Let $\varphi_i$ be the $i$-th partial function of our enumeration. Consider the set $$ A = \{ y \in \mathbb{N} \mid \varphi_{\mathrm{fact}(y)}(y) \downarrow \} $$ I have to prove this set to be creative. $A$ is recursively enumerable because its semi-characteristic function can be implemented through the algorithm:
function is_element_in_a(y):
u = fact(y)
if varphi_u(y) terminates then
output(true)
end
Then, $A$ is creative because its complement $\bar{A}$ is a productive set.
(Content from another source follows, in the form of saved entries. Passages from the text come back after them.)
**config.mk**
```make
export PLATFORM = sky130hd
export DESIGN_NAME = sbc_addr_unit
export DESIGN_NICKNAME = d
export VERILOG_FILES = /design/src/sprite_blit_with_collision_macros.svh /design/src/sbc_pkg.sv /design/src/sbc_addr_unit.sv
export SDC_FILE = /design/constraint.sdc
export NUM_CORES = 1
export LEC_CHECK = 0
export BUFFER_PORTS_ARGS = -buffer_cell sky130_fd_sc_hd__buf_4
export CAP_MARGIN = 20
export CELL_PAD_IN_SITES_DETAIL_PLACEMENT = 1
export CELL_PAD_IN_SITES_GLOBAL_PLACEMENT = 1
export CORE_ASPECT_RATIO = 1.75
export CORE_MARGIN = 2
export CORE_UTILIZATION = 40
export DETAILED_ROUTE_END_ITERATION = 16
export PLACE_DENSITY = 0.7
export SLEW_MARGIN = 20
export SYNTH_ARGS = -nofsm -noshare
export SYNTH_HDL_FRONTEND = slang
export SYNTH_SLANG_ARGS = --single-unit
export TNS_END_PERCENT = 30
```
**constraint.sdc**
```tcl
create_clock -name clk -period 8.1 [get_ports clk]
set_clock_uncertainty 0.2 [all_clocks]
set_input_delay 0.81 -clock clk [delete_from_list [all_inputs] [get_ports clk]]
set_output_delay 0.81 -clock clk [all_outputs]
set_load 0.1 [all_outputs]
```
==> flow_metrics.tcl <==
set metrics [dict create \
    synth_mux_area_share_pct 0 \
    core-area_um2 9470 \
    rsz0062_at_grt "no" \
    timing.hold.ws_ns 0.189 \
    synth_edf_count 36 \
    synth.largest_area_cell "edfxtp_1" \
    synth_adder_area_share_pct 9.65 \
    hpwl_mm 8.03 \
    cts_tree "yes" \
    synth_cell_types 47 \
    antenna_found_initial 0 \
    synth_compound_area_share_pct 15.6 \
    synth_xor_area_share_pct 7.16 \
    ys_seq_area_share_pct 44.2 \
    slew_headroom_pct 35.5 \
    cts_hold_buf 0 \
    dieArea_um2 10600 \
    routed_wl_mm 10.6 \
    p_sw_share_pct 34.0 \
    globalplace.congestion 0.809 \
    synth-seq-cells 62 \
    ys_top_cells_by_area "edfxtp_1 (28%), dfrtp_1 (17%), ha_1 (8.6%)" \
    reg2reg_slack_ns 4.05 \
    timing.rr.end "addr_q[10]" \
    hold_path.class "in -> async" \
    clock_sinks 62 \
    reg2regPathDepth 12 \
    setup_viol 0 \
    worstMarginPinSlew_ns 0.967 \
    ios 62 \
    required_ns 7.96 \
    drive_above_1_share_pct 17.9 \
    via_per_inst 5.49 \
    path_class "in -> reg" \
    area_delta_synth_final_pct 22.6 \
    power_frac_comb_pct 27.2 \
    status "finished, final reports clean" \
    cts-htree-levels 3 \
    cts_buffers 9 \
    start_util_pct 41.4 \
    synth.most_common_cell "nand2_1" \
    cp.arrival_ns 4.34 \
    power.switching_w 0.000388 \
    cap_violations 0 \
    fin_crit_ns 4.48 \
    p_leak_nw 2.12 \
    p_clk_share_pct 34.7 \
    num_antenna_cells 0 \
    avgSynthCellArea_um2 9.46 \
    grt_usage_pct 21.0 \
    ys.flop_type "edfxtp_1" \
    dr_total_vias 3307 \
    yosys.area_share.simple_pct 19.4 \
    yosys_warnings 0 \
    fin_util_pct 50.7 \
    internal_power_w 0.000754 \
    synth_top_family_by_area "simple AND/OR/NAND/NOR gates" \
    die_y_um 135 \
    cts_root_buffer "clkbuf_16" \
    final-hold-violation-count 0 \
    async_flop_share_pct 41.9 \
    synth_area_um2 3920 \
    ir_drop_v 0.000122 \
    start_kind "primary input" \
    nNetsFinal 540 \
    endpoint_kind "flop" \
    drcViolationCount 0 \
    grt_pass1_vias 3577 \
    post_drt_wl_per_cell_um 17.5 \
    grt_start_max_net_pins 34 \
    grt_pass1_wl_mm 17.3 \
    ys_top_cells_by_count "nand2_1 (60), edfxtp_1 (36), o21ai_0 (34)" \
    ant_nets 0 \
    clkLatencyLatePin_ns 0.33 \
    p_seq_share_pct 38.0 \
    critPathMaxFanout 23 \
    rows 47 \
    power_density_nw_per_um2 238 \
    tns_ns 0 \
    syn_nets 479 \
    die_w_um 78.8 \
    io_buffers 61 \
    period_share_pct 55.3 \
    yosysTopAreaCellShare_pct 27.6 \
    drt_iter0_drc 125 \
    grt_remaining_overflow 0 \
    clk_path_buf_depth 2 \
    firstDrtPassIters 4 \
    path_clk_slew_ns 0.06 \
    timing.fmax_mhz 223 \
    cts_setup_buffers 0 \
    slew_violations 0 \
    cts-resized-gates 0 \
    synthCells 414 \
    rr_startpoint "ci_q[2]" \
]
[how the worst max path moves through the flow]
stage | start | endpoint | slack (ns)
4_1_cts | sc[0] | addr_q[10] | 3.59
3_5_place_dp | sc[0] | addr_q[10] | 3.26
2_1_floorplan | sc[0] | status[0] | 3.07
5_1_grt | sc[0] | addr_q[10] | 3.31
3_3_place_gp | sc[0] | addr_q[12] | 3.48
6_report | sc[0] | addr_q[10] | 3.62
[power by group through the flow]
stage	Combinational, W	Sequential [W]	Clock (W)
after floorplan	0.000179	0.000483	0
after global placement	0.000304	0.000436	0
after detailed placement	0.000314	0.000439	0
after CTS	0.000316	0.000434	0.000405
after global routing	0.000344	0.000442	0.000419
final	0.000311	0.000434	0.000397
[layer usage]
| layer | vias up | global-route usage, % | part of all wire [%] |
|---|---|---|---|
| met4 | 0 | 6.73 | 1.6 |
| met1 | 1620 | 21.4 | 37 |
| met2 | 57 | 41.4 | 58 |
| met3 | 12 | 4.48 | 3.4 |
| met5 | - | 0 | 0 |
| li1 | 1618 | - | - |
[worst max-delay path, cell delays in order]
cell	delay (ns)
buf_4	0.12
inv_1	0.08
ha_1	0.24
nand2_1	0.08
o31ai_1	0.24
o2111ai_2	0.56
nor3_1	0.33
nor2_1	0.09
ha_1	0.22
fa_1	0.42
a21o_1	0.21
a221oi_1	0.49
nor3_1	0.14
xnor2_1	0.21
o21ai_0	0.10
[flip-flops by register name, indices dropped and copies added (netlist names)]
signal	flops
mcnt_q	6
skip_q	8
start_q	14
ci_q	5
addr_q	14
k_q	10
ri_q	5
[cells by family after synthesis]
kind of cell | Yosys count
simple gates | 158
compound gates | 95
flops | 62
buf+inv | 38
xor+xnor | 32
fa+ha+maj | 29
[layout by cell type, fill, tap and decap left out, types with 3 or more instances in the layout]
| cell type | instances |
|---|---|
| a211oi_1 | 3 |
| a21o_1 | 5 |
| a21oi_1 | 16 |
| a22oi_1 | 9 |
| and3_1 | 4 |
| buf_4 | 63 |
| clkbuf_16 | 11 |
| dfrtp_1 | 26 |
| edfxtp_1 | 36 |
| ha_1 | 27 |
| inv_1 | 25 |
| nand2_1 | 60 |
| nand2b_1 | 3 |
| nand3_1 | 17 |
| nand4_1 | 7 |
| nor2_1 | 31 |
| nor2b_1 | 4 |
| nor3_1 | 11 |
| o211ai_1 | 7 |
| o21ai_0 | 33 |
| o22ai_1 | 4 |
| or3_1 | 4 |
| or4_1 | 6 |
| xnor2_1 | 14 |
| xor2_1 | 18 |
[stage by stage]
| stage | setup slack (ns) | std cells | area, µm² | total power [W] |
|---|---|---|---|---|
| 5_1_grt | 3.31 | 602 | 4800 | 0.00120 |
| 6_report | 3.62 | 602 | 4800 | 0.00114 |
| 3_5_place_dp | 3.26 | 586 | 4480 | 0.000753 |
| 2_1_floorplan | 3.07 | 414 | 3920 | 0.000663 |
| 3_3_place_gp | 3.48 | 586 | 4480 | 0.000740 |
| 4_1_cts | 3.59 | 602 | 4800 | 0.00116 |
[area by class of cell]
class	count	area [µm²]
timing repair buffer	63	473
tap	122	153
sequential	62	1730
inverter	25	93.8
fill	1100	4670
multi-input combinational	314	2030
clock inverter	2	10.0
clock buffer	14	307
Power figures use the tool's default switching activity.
===== src/rtl/round_robin_scheduler_core_assert.svh =====
// Assertion macros for the round-robin scheduler core.
// Used by the top level; expects i_clk and i_rst_n in scope.
`ifndef ROUND_ROBIN_SCHEDULER_CORE_ASSERT_SVH
`define ROUND_ROBIN_SCHEDULER_CORE_ASSERT_SVH
`ifndef SYNTH
`define RRS_ASSERT_IMP(lbl, ante, cons) \
    lbl: assert property (@(posedge i_clk) disable iff (!i_rst_n) (ante) |-> (cons)) \
        else $error("round robin scheduler check failed");
`define RRS_ASSERT_NXT(lbl, ante, cons) \
    lbl: assert property (@(posedge i_clk) disable iff (!i_rst_n) (ante) |=> (cons)) \
        else $error("round robin scheduler check failed");
`else
`define RRS_ASSERT_IMP(lbl, ante, cons)
`define RRS_ASSERT_NXT(lbl, ante, cons)
`endif
`endif


===== src/rtl/rrs_pkg.sv =====
// Shared types and constants for the round-robin scheduler core.
// No dependencies.
package rrs_pkg;

    localparam logic [23:0] TIME_MAX      = 24'hFF_FFFF;
    localparam logic [7:0]  QUANTUM_RESET = 8'd4;

    typedef struct packed {
        logic [15:0] arrival_time;
        logic [15:0] burst_time;
        logic        last;
    } t_in_word;

    typedef struct packed {
        logic [3:0]  process_index;
        logic [23:0] completion_time;
        logic [23:0] turnaround_time;
        logic [23:0] waiting_time;
        logic        final_result;
    } t_out_word;

    typedef enum logic [1:0] {
        AB_SEL_K   = 2'd0,
        AB_SEL_J   = 2'd1,
        AB_SEL_ORD = 2'd2
    } t_ab_sel;

    typedef struct packed {
        logic    load;
        logic    cnt_clr;
        logic    k_clr;
        logic    k_inc;
        logic    j_clr;
        logic    latch_ak;
        logic    rank_step;
        logic    j_inc;
        logic    ord_wr;
        logic    sim_init;
        logic    idx_latch;
        logic    adm_step;
        logic    pend_push;
        logic    jump_step;
        logic    pop;
        logic    slice;
        logic    out_ta;
        logic    out_load;
        t_ab_sel ab_sel;
    } t_cmd;

    typedef struct packed {
        logic k_last;
        logic j_last;
        logic ap_end;
        logic fifo_empty;
        logic arrived;
        logic bur_zero;
        logic out_free;
    } t_sts;

endpackage


===== src/rtl/rrs_ram.sv =====
// Generic single-write, single-read RAM with registered read data.
// No dependencies.
module rrs_ram #(
    parameter int WIDTH = 16,
    parameter int DEPTH = 16
) (
    input  logic                     i_clk,
    input  logic                     i_we,
    input  logic [$clog2(DEPTH)-1:0] i_waddr,
    input  logic [WIDTH-1:0]         i_wdata,
    input  logic [$clog2(DEPTH)-1:0] i_raddr,
    output logic [WIDTH-1:0]         o_rdata
);
    logic [WIDTH-1:0] r_mem [DEPTH];
    logic [WIDTH-1:0] r_rdata;

    always_ff @(posedge i_clk) begin
        if (i_we) begin
            r_mem[i_waddr] <= i_wdata;
        end
        r_rdata <= r_mem[i_raddr];
    end

    assign o_rdata = r_rdata;
endmodule
--- src/hw/rtl/c2p_pkg.sv ---
package c2p_pkg;

   localparam int ITERATIONS_DEFAULT = 16;
   localparam int FRAC_BITS = 8;
   localparam int CORDIC_WIDTH = 35;
   localparam int SQRT_STEPS = 16;
   localparam int ATAN_LEN = 24;
   localparam int SQRT_TOP_SHIFT = 2 * (SQRT_STEPS - 1);

   localparam logic [15:0] QUARTER_TURN = 16'd16384;
   localparam logic [15:0] THREE_QUARTER_TURN = 16'd49152;
   localparam logic [31:0] HALF_TURN_ACC = 32'h8000_0000;
   localparam logic [31:0] ANGLE_ROUND = 32'h0000_8000;

   localparam logic signed [17:0] NEAR_LO = -18'sd3 <<< FRAC_BITS;
   localparam logic signed [17:0] NEAR_HI = 18'sd1 <<< FRAC_BITS;

   localparam logic [31:0] ATAN_UNITS [ATAN_LEN] = '{
      32'd536870912, 32'd316933406, 32'd167458907, 32'd85004756,
      32'd42667331,  32'd21354465,  32'd10679838,  32'd5340245,
      32'd2670163,   32'd1335087,   32'd667544,    32'd333772,
      32'd166886,    32'd83443,     32'd41722,     32'd20861,
      32'd10430,     32'd5215,      32'd2608,      32'd1304,
      32'd652,       32'd326,       32'd163,       32'd81
   };

   typedef struct packed {
      logic signed [15:0] x_coord;
      logic signed [15:0] y_coord;
   } req_type;

   typedef struct packed {
      logic [15:0] radius;
      logic [15:0] angle;
   } rsp_type;

   typedef struct packed {
      logic signed [CORDIC_WIDTH-1:0] cx;
      logic signed [CORDIC_WIDTH-1:0] cy;
      logic [31:0] acc;
      logic [31:0] rem;
      logic [31:0] root;
      logic x_zero;
      logic y_pos;
      logic near;
   } work_type;

endpackage

--- src/hw/rtl/c2p_prep.sv ---
module c2p_prep (
   input  logic clock,
   input  logic reset,
   input  logic in_valid,
   output logic in_ready,
   input  c2p_pkg::req_type in_data,
   output logic out_valid,
   input  logic out_ready,
   output c2p_pkg::work_type out_data
);
   import c2p_pkg::*;

   logic valid_ff, valid_in;
   work_type data_ff, data_in;
   logic signed [CORDIC_WIDTH-1:0] xe, ye;
   logic signed [31:0] xsq, ysq;
   logic signed [17:0] x2, y2;
   logic neg;

   assign in_ready = !valid_ff || out_ready;
   assign valid_in = in_ready ? in_valid : valid_ff;

   always_comb begin
      xe = CORDIC_WIDTH'(in_data.x_coord);
      ye = CORDIC_WIDTH'(in_data.y_coord);
      neg = in_data.x_coord < 0;
      xsq = 32'(in_data.x_coord) * 32'(in_data.x_coord);
      ysq = 32'(in_data.y_coord) * 32'(in_data.y_coord);
      x2 = {in_data.x_coord[15], in_data.x_coord, 1'b0};
      y2 = {in_data.y_coord[15], in_data.y_coord, 1'b0};
      data_in.cx = (neg ? -xe : xe) <<< 16;
      data_in.cy = (neg ? -ye : ye) <<< 16;
      data_in.acc = neg ? HALF_TURN_ACC : 32'd0;
      data_in.rem = $unsigned(xsq) + $unsigned(ysq);
      data_in.root = 32'd0;
      data_in.x_zero = in_data.x_coord == 16'sd0;
      data_in.y_pos = in_data.y_coord > 16'sd0;
      data_in.near = (x2 > NEAR_LO) && (x2 < NEAR_HI) && (y2 > NEAR_LO) && (y2 < NEAR_HI);
   end

   always_ff @(posedge clock) begin
      if (reset) begin
         valid_ff <= 1'b0;
      end else begin
         valid_ff <= valid_in;
      end
      if (in_ready && in_valid) begin
         data_ff <= data_in;
      end
   end

   assign out_valid = valid_ff;
   assign out_data = data_ff;

endmodule

--- config.mk ---
export PLATFORM = sky130hd
export DESIGN_NAME = c2p_prep
export DESIGN_NICKNAME = d
export VERILOG_FILES = /design/src/hw/rtl/c2p_pkg.sv /design/src/hw/rtl/c2p_prep.sv
export SDC_FILE = /design/constraint.sdc
export NUM_CORES = 1
export LEC_CHECK = 0
export ABC_AREA = 1
export ABC_CLOCK_PERIOD_IN_PS = 13420
export BUFFER_PORTS_ARGS = -buffer_cell sky130_fd_sc_hd__buf_2
export CAP_MARGIN = 20
export CORE_MARGIN = 2
export CORE_UTILIZATION = 50
export DETAILED_ROUTE_END_ITERATION = 8
export PLACE_DENSITY = 0.65
export SYNTH_ARGS = -nofsm -noshare
export SYNTH_HDL_FRONTEND = slang
export SYNTH_SLANG_ARGS = --single-unit
--- constraint.sdc ---
create_clock -name clock -period 13.42 [get_ports clock]
set_clock_uncertainty 0.2 [all_clocks]
set_input_delay 1.342 -clock clock [delete_from_list [all_inputs] [get_ports clock]]
set_output_delay 1.342 -clock clock [all_outputs]
set_load 0.02 [all_outputs]
==> impl_metrics.tcl <==
set metrics [dict create \
    ctsRootBufferMaster "clkbuf_16" \
    endpoint "out_data[63]" \
    grt_pass1_vias 16700 \
    drive_gt1_share_pct 7.52 \
    drc 0 \
    synthAdderAreaFrac_pct 55.6 \
    hp-class "flip-flop to flip-flop" \
    tritoncts.num_buffers 9 \
    status "complete, no violations" \
    setup_viol 0 \
    hold_path_startpoint "out_valid" \
    critPathLaunchType "primary input" \
    multiInputGateArea_um2 16200 \
    seq_area_frac_synth_pct 10.1 \
    async_flop_share_pct 0 \
    clk_pin_slew_ps 70 \
    crit-reg2reg-launch "out_valid" \
    nets 3219 \
    yosysUniqueCellTypes 49 \
    regToRegSetupSlack_ps 11480 \
    ff_latch_area_um2 2240 \
    io_buffers 111 \
    overflow 0 \
    areaGrowthSynthToFinish_pct 4.30 \
    grt_pass1_wl_um 88100 \
    ys_warn_count 0 \
    cp_max_fo 39 \
    num_rows 77 \
    antenna_cells 0 \
    clock_sinks 75 \
    synth_top_family_by_area "adder cells" \
    worstPathArrival_ps 8400 \
    place_ws_ps 4530 \
    fin_crit_ps 8480 \
    muxShareOfSynthArea_pct 0 \
    slew-limit-headroom_pct 28.9 \
    clk_path_buf_depth 2 \
    fin_crit_sh_pct 63.2 \
    finalWorstSetupSlack_ps 4940 \
    max_freq_mhz 118 \
    hpwlAfterDp_um 45300 \
    synth_area_um2 22200 \
    core-area_um2 44000 \
    floorplan.die.width_um 215 \
    syn_inst 2449 \
    drt-total-wl_um 53100 \
    dr.pass1.iters 5 \
    slew_viol_final 0 \
    grt_usage_pct 24.6 \
    r2r_end "out_data[157]" \
    grt_setup_unrepaired "no" \
    ys_ff_latch 75 \
    cap_violations 0 \
    viasPerCell 4.81 \
    antenna_left 0 \
    die_area_um2 46100 \
    final_common_cell "inv_1" \
    reg2regPathDepth 2 \
    h-tree-depth 3 \
    post_cts_resized 0 \
    grt_start_max_net_pins 75 \
    end_kind "flip-flop" \
    vias 15000 \
    fillers 4154 \
    final_cell_mix "804 x inv_1, 519 x fa_1, 395 x nand2_1, 155 x ha_1, 111 x buf_2" \
    critPathRequiredTime_ps 13340 \
    drt_iter0_drc 792 \
    io_pins 207 \
    cts_tree "yes" \
    gp_congestion 0.913 \
    worst_pin_slew_ps 1070 \
    synth_edf_count 74 \
    synth_simple_gate_area_share_pct 11.0 \
    avgRoutedWirePerCell_um 17.1 \
    finalHoldViolations 0 \
    synthFlopType "edfxtp_1" \
    avgSynthCellArea_um2 9.06 \
    synth_compound_area_share_pct 2.40 \
    start_util_pct 50.4 \
    synth_xor_area_share_pct 2.49 \
    clk_latency_ps 360 \
    setup_tns_ps 0 \
    cts_setup_buffers 0 \
    ctsHoldBuffers 0 \
    worstSetupPathType "primary input to flip-flop" \
    startpoint "in_data[31]" \
    antenna_found_initial 1 \
    die_y_um 215 \
]
Yosys cell counts (5+ instances only):
library cell	number	area share [%]
a21o_1	5	0.17
a21oi_1	35	0.79
buf_1	20	0.34
buf_2	25	0.56
buf_4	98	3.3
buf_6	5	0.25
clkbuf_1	16	0.27
edfxtp_1	74	10
fa_1	519	47
ha_1	155	8.7
inv_1	804	14
nand2_1	395	6.7
nand2_2	10	0.28
nand3_1	29	0.65
nand4_1	10	0.28
nor2_1	79	1.3
nor2_2	12	0.34
nor3_1	10	0.23
o21ai_0	21	0.47
o21ai_1	5	0.11
o21bai_1	6	0.20
or2_2	6	0.17
xnor2_1	12	0.47
xor2_1	51	2.0
how the worst min path moves through the flow:
stage,to,slack (ps),cells past startpoint
after floorplan,out_valid,510,2
after global placement,out_valid,310,2
after detailed placement,out_valid,350,2
after CTS,out_valid,360,2
after global routing,out_valid,400,2
final,out_valid,350,2
layout make-up:
type                    count  area share, %
inverters                 811           13.2
clock inverters             6          0.313
flip-flops and latches     75           9.69
clock buffers              10          0.989
repair buffers            115           2.53
well taps                 592           3.20
multi-input cells        1497           70.1
critical path: stages:
cell and delay, ps:
buf_2 80, buf_4 460, inv_1 260, buf_4 310, or2_2 340, fa_1 510, inv_1 60, fa_1 530
fa_1 450, fa_1 510, fa_1 570, fa_1 430, fa_1 490, inv_1 50, fa_1 490, inv_1 50
ha_1 350, a21oi_1 250, a21boi_0 360, nor2_1 70, nor2_1 130, nand3_1 110, xor2_1 150
metal layers:
layer	up-vias	part of all wire [%]	global-route usage [%]
met1	7612	43	33.0
met2	437	49	42.3
met5	-	0	0
li1	6837	-	-
met4	0	2.4	6.25
met3	67	5.4	3.57
through the flow:
| stage | hold WS (ps) | cell area, um^2 | instances | util, % |
|---|---|---|---|---|
| 6_report | 347 | 23100 | 3106 | 52.6 |
| 5_1_grt | 400 | 23100 | 3106 | 52.6 |
| 4_1_cts | 358 | 23100 | 3106 | 52.6 |
| 3_5_place_dp | 349 | 22800 | 3090 | 51.9 |
| 3_3_place_gp | 306 | 22800 | 3090 | 51.9 |
| 2_1_floorplan | 505 | 22600 | 2547 | - |
cell families after synthesis:
| group | count (synthesis) |
|---|---|
| compound gates | 89 |
| xor+xnor | 63 |
| fa+ha+maj | 674 |
| buf+inv | 975 |
| flops | 75 |
| other cells | 1 |
| simple gates | 572 |
sequential cells by signal, summed over array words and instances, names as in the netlist:
register   cells
out_valid      1
out_data      74
Power is left out: the tool's default activity adds up to more than one toggle a clock period on the data nets, which glitch-free logic cannot reach.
We can prove $\bar{A}$ to be productive through many-one reduction: $$ \{ x \mid \varphi_x(x) \uparrow \} = \bar{K} \preceq \bar{A} $$ $$ \bar{K} \preceq \bar{A} \iff K \preceq A \iff \left( \exists h \text{ total function such that } x \in K \iff h(x) \in A \right) $$ How can I prove this?
My attempt
Consider the partial recursive function $$ \psi(x,y) = \begin{cases} 1, x \in K \\ \uparrow, \text{otherwise} \end{cases}$$ which can be specialized through the s-m-n theorem to the function $$ \forall y \quad \varphi_{h(x)}(y) = \psi(x,y) \text{ for fixed } x $$ where $h$ is a total recursive function. Then \begin{align*} x \in K & \to \varphi_{h(x)}(\,\cdot\,) \downarrow \; = 1 & x \not\in K & \to \varphi_{h(x)}(\,\cdot\,) \uparrow \\ & \to \varphi_{\mathrm{fact}(\mathrm{fact}^{-1}(h(x)))}(\,\cdot\,) \downarrow & & \to \varphi_{\mathrm{fact}(\mathrm{fact}^{-1}(h(x)))}(\,\cdot\,) \uparrow \\ & \to \varphi_{\mathrm{fact}(\mathrm{fact}^{-1}(h(x)))}(\mathrm{fact}^{-1}(g(x))) \downarrow & & \to \varphi_{\mathrm{fact}(\mathrm{fact}^{-1}(h(x)))}(\mathrm{fact}^{-1}(g(x))) \uparrow \\ & \to \mathrm{fact}^{-1}(h(x)) \in A & & \to \mathrm{fact}^{-1}(h(x)) \not\in A \end{align*}
but I'm not really sure I can use $\mathrm{fact}^{-1}$ like that because factorial is not bijective function ($\mathrm{fact}^{-1}(y)$ may not exists).